Joni has felt a little pressure from her doctors to consider scheduling an elective cesarean section for her birth because it is looking like the baby is going to be above-average birthweight.
The doctor told Joni that medical journals recommend c-sections if the baby is over 4500-5000 grams. "Or 9.5 to 10 pounds." That's what he said. The implications were that if the ultrasound next week "determines" that Elias is 9.5 pounds or above, then we should opt for a c-section
However, a quick check of his math reveals that he's off:
4500 grams is 9.921 pounds, pretty darn close to 10.
5000 grams is 11.023 pounds. That's 10% heavier than the 10 pounds he stated.
So, the threshold for when you need to start thinking of having a C-section is actually 10-11 pounds, and NOT 9.5-10 pounds. His statements made it sound like above 10 pounds is getting past the safety threshold, when the journals he's quoting don't even recommend it until after 10 pounds.
"Big deal, he's 1 to 1.5 pounds off," you might say. Well, if you're fine with a 10% margin of error then you might want to move on. But, I'm not, and I decided to take it a couple steps further.
The CDC allows you to analyze all kinds of birthing information by year. Demographics, methods, mortality rates, everything. The CDC reports that in 2005 there were 159,582 births of babies who were 9.5 pounds or more, or 3.9% of all births. 10+ pound babies accounted for 1.1% of births.*
If the journal recommends 5,000 grams or 11 pounds to have a c-section, then that's not many babies. Only 4,715 babies weighed more than 5,000 grams, that's .001 of all births.
So, why is it that now 31% of all babies come by C-section, and the number of elective c-sections continue to increase?
You've probably heard that question asked on the evening news. There are a number of factors, this MSNBC article mentions about a dozen. But "there is no question that malpractice issues play a part." Doctors have been sued for not performing c-sections by parents whose babies were injured during vaginal birth. It's also more convenient for all parties involved to just schedule a c-section rather than try natural birth and end up having an emergency c-section. A couple reasons why the U.S. has the highest C-section rate in the world, higher than the World Health Organization says is necessary to improve medical service.
So, was the doctor's mistake a mathematical one or did he purposely make it sound like we need to sign some paperwork if Elias looks to be 9.5+ pounds? I don't know, but you can bet I'll be at the doctor's office for the ultrasound next week.

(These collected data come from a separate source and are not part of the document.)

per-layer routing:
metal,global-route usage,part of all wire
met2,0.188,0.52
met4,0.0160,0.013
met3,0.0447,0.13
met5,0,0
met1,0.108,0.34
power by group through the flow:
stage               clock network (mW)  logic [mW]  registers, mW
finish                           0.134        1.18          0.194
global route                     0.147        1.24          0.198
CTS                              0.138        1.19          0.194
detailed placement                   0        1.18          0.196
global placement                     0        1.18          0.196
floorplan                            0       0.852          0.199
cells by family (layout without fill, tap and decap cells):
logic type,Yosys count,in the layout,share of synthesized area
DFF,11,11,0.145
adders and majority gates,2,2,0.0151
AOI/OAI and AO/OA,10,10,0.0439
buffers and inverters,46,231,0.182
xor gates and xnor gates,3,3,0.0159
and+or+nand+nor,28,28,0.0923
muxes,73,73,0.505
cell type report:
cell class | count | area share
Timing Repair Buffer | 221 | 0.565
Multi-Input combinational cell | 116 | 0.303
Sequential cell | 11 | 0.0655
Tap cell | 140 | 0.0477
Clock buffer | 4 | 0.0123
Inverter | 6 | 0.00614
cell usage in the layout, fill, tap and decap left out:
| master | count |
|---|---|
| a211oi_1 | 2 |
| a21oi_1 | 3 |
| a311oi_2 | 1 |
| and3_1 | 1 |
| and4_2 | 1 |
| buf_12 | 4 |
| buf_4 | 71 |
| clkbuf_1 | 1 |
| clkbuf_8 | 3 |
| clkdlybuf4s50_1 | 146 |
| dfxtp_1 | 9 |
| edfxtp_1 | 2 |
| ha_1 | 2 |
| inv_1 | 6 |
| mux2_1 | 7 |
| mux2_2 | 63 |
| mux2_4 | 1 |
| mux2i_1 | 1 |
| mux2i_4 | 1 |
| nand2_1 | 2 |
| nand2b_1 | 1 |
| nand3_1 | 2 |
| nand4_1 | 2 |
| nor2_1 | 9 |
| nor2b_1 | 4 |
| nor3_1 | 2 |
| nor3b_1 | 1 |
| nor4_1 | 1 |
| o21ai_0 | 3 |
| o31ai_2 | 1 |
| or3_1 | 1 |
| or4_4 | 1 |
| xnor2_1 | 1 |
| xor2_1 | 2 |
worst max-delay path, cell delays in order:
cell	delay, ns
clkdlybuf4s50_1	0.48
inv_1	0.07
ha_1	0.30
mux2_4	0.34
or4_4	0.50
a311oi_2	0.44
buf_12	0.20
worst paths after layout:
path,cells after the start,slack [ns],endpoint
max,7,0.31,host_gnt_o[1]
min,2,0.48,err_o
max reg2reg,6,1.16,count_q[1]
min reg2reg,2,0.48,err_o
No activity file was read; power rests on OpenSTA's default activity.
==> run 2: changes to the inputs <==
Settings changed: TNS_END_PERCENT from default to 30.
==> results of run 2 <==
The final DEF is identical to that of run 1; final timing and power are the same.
===== src/rtl/div_pkg.sv =====
// Shared definitions for the sequential signed divider.
//   state_t        : controller states (IDLE, CALC, FIX)
//   DEFAULT_WIDTH  : default operand/result width
package div_pkg;

  localparam int unsigned DEFAULT_WIDTH = 4;

  typedef enum logic [1:0] {
    IDLE,
    CALC,
    FIX
  } state_t;

endpackage


===== src/rtl/div_step.sv =====
// One unsigned restoring division step (combinational).
//   rem_in  : partial remainder before this step (WIDTH+1 bits)
//   dvd_bit : next dividend bit shifted into the remainder
//   divisor : divisor magnitude (WIDTH+1 bits)
//   rem_out : partial remainder after this step
//   q_bit   : quotient bit produced by this step
module div_step #(
  parameter int unsigned WIDTH = 4
) (
  input  logic [WIDTH:0] rem_in,
  input  logic           dvd_bit,
  input  logic [WIDTH:0] divisor,
  output logic [WIDTH:0] rem_out,
  output logic           q_bit
);

  logic [WIDTH+1:0] trial;
  logic [WIDTH:0]   diff;

  always_comb begin
    trial   = {rem_in, dvd_bit};
    q_bit   = (trial >= {1'b0, divisor});
    diff    = trial[WIDTH:0] - divisor;
    rem_out = q_bit ? diff : trial[WIDTH:0];
  end

endmodule
## config.mk

```make
export PLATFORM = sky130hd
export DESIGN_NAME = alu_flag_resolve
export DESIGN_NICKNAME = d
export VERILOG_FILES = /design/src/rtl/alu_flag_resolve.sv
export SDC_FILE = /design/constraint.sdc
export NUM_CORES = 1
export LEC_CHECK = 0
export ABC_AREA = 1
export CORE_ASPECT_RATIO = 0.5
export CORE_MARGIN = 2
export CORE_UTILIZATION = 30
export CTS_BUF_LIST = sky130_fd_sc_hd__clkbuf_8
export CTS_CLUSTER_SIZE = 14
export DETAILED_ROUTE_END_ITERATION = 8
export REMOVE_ABC_BUFFERS = 1
export SYNTH_ARGS = -nofsm -noshare
export SYNTH_HDL_FRONTEND = slang
export SYNTH_SLANG_ARGS = --single-unit
```

## constraint.sdc

```tcl
create_clock -name clk -period 1.35 [get_ports clk]
set_clock_uncertainty 0.1 [all_clocks]
set_input_delay 0.27 -clock clk [delete_from_list [all_inputs] [get_ports clk]]
set_output_delay 0.27 -clock clk [all_outputs]
set_load 0.01 [all_outputs]
```
File: src/rtl/draw_scheduler.sv
// Walks a triangle list in vertex RAM, feeds three vertices at a time into the draw
// datapath and presents settled screen-space triangles. Optional culling: DRAW_BACKFACE_CULL_EN.
module draw_scheduler #(
    parameter int TRI_W    = 10,
    parameter int ADDR_W   = 12,
    parameter int DRAW_LAT = 2
) (
    input  logic              Clk,
    input  logic              Reset,
    input  logic              start,
    input  logic [TRI_W-1:0]  tri_count,
    output logic              busy,
    output logic              done,
    output logic [ADDR_W-1:0] vtx_addr,
    output logic              vtx_rd,
    input  logic [63:0]       vtx_data,
    output logic [63:0]       vertex_a,
    output logic [63:0]       vertex_b,
    output logic [63:0]       vertex_c,
    input  logic [31:0]       draw_v1,
    input  logic [31:0]       draw_v2,
    input  logic [31:0]       draw_v3,
    output logic              tri_valid,
    input  logic              tri_ready,
    output logic [31:0]       tri_v1,
    output logic [31:0]       tri_v2,
    output logic [31:0]       tri_v3,
    output logic [TRI_W-1:0]  tri_index,
`ifdef DRAW_BACKFACE_CULL_EN
    output logic [TRI_W-1:0]  culled_cnt,
`endif
    output logic [3:0]        state_o
);

    localparam int CNT_W = (DRAW_LAT > 1) ? $clog2(DRAW_LAT) : 1;

    typedef enum logic [3:0] {
        S_IDLE    = 4'd0,
        S_RD_A    = 4'd1,
        S_RD_B    = 4'd2,
        S_RD_C    = 4'd3,
        S_CAP_C   = 4'd4,
        S_SETTLE  = 4'd5,
        S_CULL    = 4'd6,
        S_PRESENT = 4'd7,
        S_DONE    = 4'd8
    } state_t;

    state_t            state_q, state_d;
    logic [TRI_W-1:0]  count_q, count_d;
    logic [TRI_W-1:0]  idx_q, idx_d;
    logic [TRI_W-1:0]  tri_index_q, tri_index_d;
    logic [ADDR_W-1:0] base_q, base_d;
    logic [CNT_W-1:0]  settle_q, settle_d;
    logic [63:0]       vertex_a_q, vertex_a_d;
    logic [63:0]       vertex_b_q, vertex_b_d;
    logic [63:0]       vertex_c_q, vertex_c_d;
    logic [31:0]       tri_v1_q, tri_v1_d;
    logic [31:0]       tri_v2_q, tri_v2_d;
    logic [31:0]       tri_v3_q, tri_v3_d;
    logic              last_tri;
    logic              advance;

    assign last_tri = (idx_q == count_q - TRI_W'(1));

`ifdef DRAW_BACKFACE_CULL_EN
    logic [TRI_W-1:0]   culled_q, culled_d;
    logic signed [16:0] dx21, dy31, dy21, dx31;
    logic signed [33:0] prod_a, prod_b;
    logic signed [34:0] area;

    // Full-precision signed area of the latched screen triangle; positive means CCW.
    always_comb begin
        dx21   = 17'($signed(tri_v2_q[15:0]))  - 17'($signed(tri_v1_q[15:0]));
        dy31   = 17'($signed(tri_v3_q[31:16])) - 17'($signed(tri_v1_q[31:16]));
        dy21   = 17'($signed(tri_v2_q[31:16])) - 17'($signed(tri_v1_q[31:16]));
        dx31   = 17'($signed(tri_v3_q[15:0]))  - 17'($signed(tri_v1_q[15:0]));
        prod_a = 34'(dx21) * 34'(dy31);
        prod_b = 34'(dy21) * 34'(dx31);
        area   = 35'(prod_a) - 35'(prod_b);
    end

    always_ff @(posedge Clk) begin
        if (Reset) culled_q <= '0;
        else       culled_q <= culled_d;
    end

    assign culled_cnt = culled_q;
`endif

    always_comb begin
        state_d     = state_q;
        count_d     = count_q;
        idx_d       = idx_q;
        tri_index_d = tri_index_q;
        base_d      = base_q;
        settle_d    = settle_q;
        vertex_a_d  = vertex_a_q;
        vertex_b_d  = vertex_b_q;
        vertex_c_d  = vertex_c_q;
        tri_v1_d    = tri_v1_q;
        tri_v2_d    = tri_v2_q;
        tri_v3_d    = tri_v3_q;
        advance     = 1'b0;
`ifdef DRAW_BACKFACE_CULL_EN
        culled_d    = culled_q;
`endif
        case (state_q)
            S_IDLE: begin
                if (start) begin
                    count_d = tri_count;
                    idx_d   = '0;
                    base_d  = '0;
`ifdef DRAW_BACKFACE_CULL_EN
                    culled_d = '0;
`endif
                    state_d = (tri_count == '0) ? S_DONE : S_RD_A;
                end
            end
            S_RD_A: state_d = S_RD_B;
            // RAM data lags the address by one cycle, so each capture trails its read.
            S_RD_B: begin
                vertex_a_d = vtx_data;
                state_d    = S_RD_C;
            end
            S_RD_C: begin
                vertex_b_d = vtx_data;
                state_d    = S_CAP_C;
            end
            S_CAP_C: begin
                vertex_c_d = vtx_data;
                settle_d   = CNT_W'(DRAW_LAT - 1);
                state_d    = S_SETTLE;
            end
            S_SETTLE: begin
                if (settle_q == '0) begin
                    tri_v1_d    = draw_v1;
                    tri_v2_d    = draw_v2;
                    tri_v3_d    = draw_v3;
                    tri_index_d = idx_q;
`ifdef DRAW_BACKFACE_CULL_EN
                    state_d     = S_CULL;
`else
                    state_d     = S_PRESENT;
`endif
                end else begin
                    settle_d = settle_q - CNT_W'(1);
                end
            end
`ifdef DRAW_BACKFACE_CULL_EN
            S_CULL: begin
                if (area > 0) begin
                    state_d = S_PRESENT;
                end else begin
                    culled_d = culled_q + TRI_W'(1);
                    advance  = 1'b1;
                end
            end
`endif
            // tri_valid is high for the whole PRESENT state; a transfer happens on any
            // cycle where tri_valid and tri_ready are both high, and outputs hold until then.
            S_PRESENT: begin
                if (tri_ready) advance = 1'b1;
            end
            S_DONE:  state_d = S_IDLE;
            default: state_d = S_IDLE;
        endcase

        if (advance) begin
            idx_d   = idx_q + TRI_W'(1);
            base_d  = base_q + ADDR_W'(3);
            state_d = last_tri ? S_DONE : S_RD_A;
        end
    end

    always_ff @(posedge Clk) begin
        if (Reset) begin
            state_q     <= S_IDLE;
            count_q     <= '0;
            idx_q       <= '0;
            tri_index_q <= '0;
            base_q      <= '0;
            settle_q    <= '0;
            vertex_a_q  <= '0;
            vertex_b_q  <= '0;
            vertex_c_q  <= '0;
            tri_v1_q    <= '0;
            tri_v2_q    <= '0;
            tri_v3_q    <= '0;
        end else begin
            state_q     <= state_d;
            count_q     <= count_d;
            idx_q       <= idx_d;
            tri_index_q <= tri_index_d;
            base_q      <= base_d;
            settle_q    <= settle_d;
            vertex_a_q  <= vertex_a_d;
            vertex_b_q  <= vertex_b_d;
            vertex_c_q  <= vertex_c_d;
            tri_v1_q    <= tri_v1_d;
            tri_v2_q    <= tri_v2_d;
            tri_v3_q    <= tri_v3_d;
        end
    end

    always_comb begin
        vtx_addr = '0;
        case (state_q)
            S_RD_A:  vtx_addr = base_q;
            S_RD_B:  vtx_addr = base_q + ADDR_W'(1);
            S_RD_C:  vtx_addr = base_q + ADDR_W'(2);
            default: vtx_addr = '0;
        endcase
    end

    assign vtx_rd    = (state_q == S_RD_A) || (state_q == S_RD_B) || (state_q == S_RD_C);
    assign busy      = (state_q != S_IDLE);
    assign done      = (state_q == S_DONE);
    assign tri_valid = (state_q == S_PRESENT);
    assign vertex_a  = vertex_a_q;
    assign vertex_b  = vertex_b_q;
    assign vertex_c  = vertex_c_q;
    assign tri_v1    = tri_v1_q;
    assign tri_v2    = tri_v2_q;
    assign tri_v3    = tri_v3_q;
    assign tri_index = tri_index_q;
    assign state_o   = state_q;

endmodule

Through the CDC site, I was able to look up vaginal vs. cesarean births for 28 year olds and the number of injuries that occur:
In 2005, for 4500-4999 gram babies (10-11 pounds) There were 7 injuries reported in 957 vaginal births (0.7%). There was one injury reported in 730 c-sections (0.1%).
For 5000+ gram babies (11+ pounds) there were zero injuries in 76 vaginal births. There was one injury in 109 c-sections (0.9%).**
So, the risk to the baby of a healthy 28-year old like Joni giving birth naturally to a baby 10-11 pounds is pretty slim. The risk is even more slim for a c-section. But, you have to weigh the slim differences in risk (0.7% vs. 0.2% total) against all of the long-term complications and risks of having a C-section.
For one, the mortality rate for mothers is higher with a c-section than that of vaginal birth. It's a major surgery. It creates complications for having future children that have to be considered. The list goes on.
It's not something that we can say "Well, he might be 10-11 pounds, so we might as well sign up for a c-section!" as if it's something on our gift registry. And I'll be happy to point out to the doctor what the data say.
So, next week we'll have an ultrasound to try and estimate Elias' size. I imagine that the accuracy and margins of error of an ultrasound will be my next post on the subject. :-)
*(note: 2005 is the most recent year you can get detailed data. The CDC lists them in weight groupings [4000-4499 grams], so I had to multiply by the percentage difference to get to 9.5 pounds, so there is some slight estimation. So, give or take 20 babies).
** (There were more births of both types in 2005, but many did not state on the certificate whether or not injuries occured. So, the "unknowns" are left out of the analysis).